5. Homogenisation: a non-hierarchical concept of difference involves recognising the complexity and diversity of the ‘other nations’ which have been homogenised and marginalised in their constitution as excluded other, as ‘the rest’. (p71)
When I speak about gender, I often clarify my meaning as referring to a system, not an essential characteristic, with a definition such as: “Gender is a system for organising male power within which women, forced to live here, have made makeshift homes”. As well as gender, there is, of course sex, or rather, sexed characteristics.
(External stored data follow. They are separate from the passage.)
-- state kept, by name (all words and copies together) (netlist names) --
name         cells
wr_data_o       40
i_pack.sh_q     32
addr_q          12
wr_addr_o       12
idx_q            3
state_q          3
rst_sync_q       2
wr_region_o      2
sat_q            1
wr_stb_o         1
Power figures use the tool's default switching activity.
===== src/rtl/pwm_sync_array.sv =====
module pwm_sync_array
  import pwm_sync_pkg::*;
#(
  parameter int NUM_SUB    = 4,
  parameter int CNT_W      = 16,
  parameter int RST_PERIOD = 15,
  parameter int RST_DUTY   = 8,
  localparam int SUB_W     = (NUM_SUB > 1) ? $clog2(NUM_SUB) : 1,
  localparam int ADDR_W    = SUB_W + 2
) (
  input  logic                     clk,
  input  logic                     rst_n,
  input  logic                     wr_en,
  input  logic [ADDR_W-1:0]        wr_addr,
  input  logic [CNT_W-1:0]         wr_data,
  output logic [NUM_SUB-1:0]       pwm_o,
  output logic [NUM_SUB-1:0]       ldok_o,
  output logic [NUM_SUB*CNT_W-1:0] cnt_o
);

  logic [SUB_W-1:0]   wr_sub;
  logic [1:0]         wr_fld;
  logic [NUM_SUB-1:0] set_mask;
  logic [NUM_SUB-1:0] xfer;
  logic [NUM_SUB-1:0] term;
  logic [NUM_SUB-1:0] ldok;
  logic               master_sync;
  logic               master_reload_ok;

  assign wr_sub = wr_addr[ADDR_W-1:2];
  assign wr_fld = wr_addr[1:0];

  assign set_mask = (wr_en && wr_fld == FLD_LDM) ? wr_data[NUM_SUB-1:0] : '0;

  // master events come from submodule 0
  assign master_sync      = term[0];
  assign master_reload_ok = master_sync && ldok[0];

  pwm_ldok_ctrl #(.NUM_SUB(NUM_SUB)) u_ldok (
    .clk      (clk),
    .rst_n    (rst_n),
    .set_mask (set_mask),
    .xfer     (xfer),
    .ldok     (ldok)
  );

  for (genvar s = 0; s < NUM_SUB; s++) begin : g_sub
    logic sel;
    assign sel = wr_en && (wr_sub == SUB_W'(s));

    pwm_chan #(
      .CNT_W      (CNT_W),
      .RST_PERIOD (RST_PERIOD),
      .RST_DUTY   (RST_DUTY)
    ) u_chan (
      .clk              (clk),
      .rst_n            (rst_n),
      .wr_cmp           (sel && wr_fld == FLD_CMP),
      .wr_per           (sel && wr_fld == FLD_PER),
      .wr_ctl           (sel && wr_fld == FLD_CTL),
      .wr_data          (wr_data),
      .master_sync      (master_sync),
      .master_reload_ok (master_reload_ok),
      .ldok_self        (ldok[s]),
      .cnt_o            (cnt_o[s*CNT_W +: CNT_W]),
      .pwm_o            (pwm_o[s]),
      .term_o           (term[s]),
      .xfer_o           (xfer[s])
    );
  end

  assign ldok_o = ldok;

  // the master pulse is a single clock wide
  assert_sync_width_R9: assert property (@(posedge clk) disable iff (!rst_n)
    master_sync |=> !master_sync);
  // after the master pulse the master count restarts at zero
  assert_sync_zero_R9: assert property (@(posedge clk) disable iff (!rst_n)
    master_sync |=> cnt_o[CNT_W-1:0] == '0);

endmodule


===== config.mk =====
export PLATFORM = sky130hd
export DESIGN_NAME = pwm_sync_array
export DESIGN_NICKNAME = d
export VERILOG_FILES = /design/src/rtl/pwm_sync_pkg.sv /design/src/rtl/pwm_ldok_ctrl.sv /design/src/rtl/pwm_chan.sv /design/src/rtl/pwm_sync_array.sv
export SDC_FILE = /design/constraint.sdc
export NUM_CORES = 1
export LEC_CHECK = 0
export BUFFER_PORTS_ARGS = -buffer_cell sky130_fd_sc_hd__buf_2
export CORE_MARGIN = 4
export CORE_UTILIZATION = 35
export CTS_CLUSTER_SIZE = 25
export DETAILED_ROUTE_END_ITERATION = 10
export SYNTH_ARGS = -nofsm -noshare
export SYNTH_HDL_FRONTEND = slang
export SYNTH_SLANG_ARGS = --single-unit

===== constraint.sdc =====
create_clock -name clk -period 4.8 [get_ports clk]
set_input_delay 0.72 -clock clk [delete_from_list [all_inputs] [get_ports clk]]
set_output_delay 0.72 -clock clk [all_outputs]
set_load 0.02 [all_outputs]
There are sex differences between us, and they are roughly distributed according to two clusters of characteristics, even as there are people who fall outside these clusters, or whose position changes during our lifetimes. It’s upon these patterns of sexed characteristics that the gender dualism is established (part of which involves applying the dualising processes to even sexed characteristics!):
Dualism… imposes a conceptual framework which polarises and splits apart into two orders of being what can be conceptualised and treated in more integrated and unified ways. But dualism should not be seen as creating difference where none exists. Rather it tends to capitalise on existing patterns of difference, rendering these in ways which ground hierarchy. (p55)
For more (and this is just a part of her groundwork; there is much, much more!) go read the book. :)
EDIT: And of course after writing this, I’ve read back through it and noted some inconsistency. Perhaps it’s better to say that there is a sex dualism (constructed upon sexed characteristics), and that the name of the dualising system is “gender”. Thoughts?
[1] For some discussions of this see here and here. I ask fellow radical feminists not to bring this conversation to those discussions per the author’s request.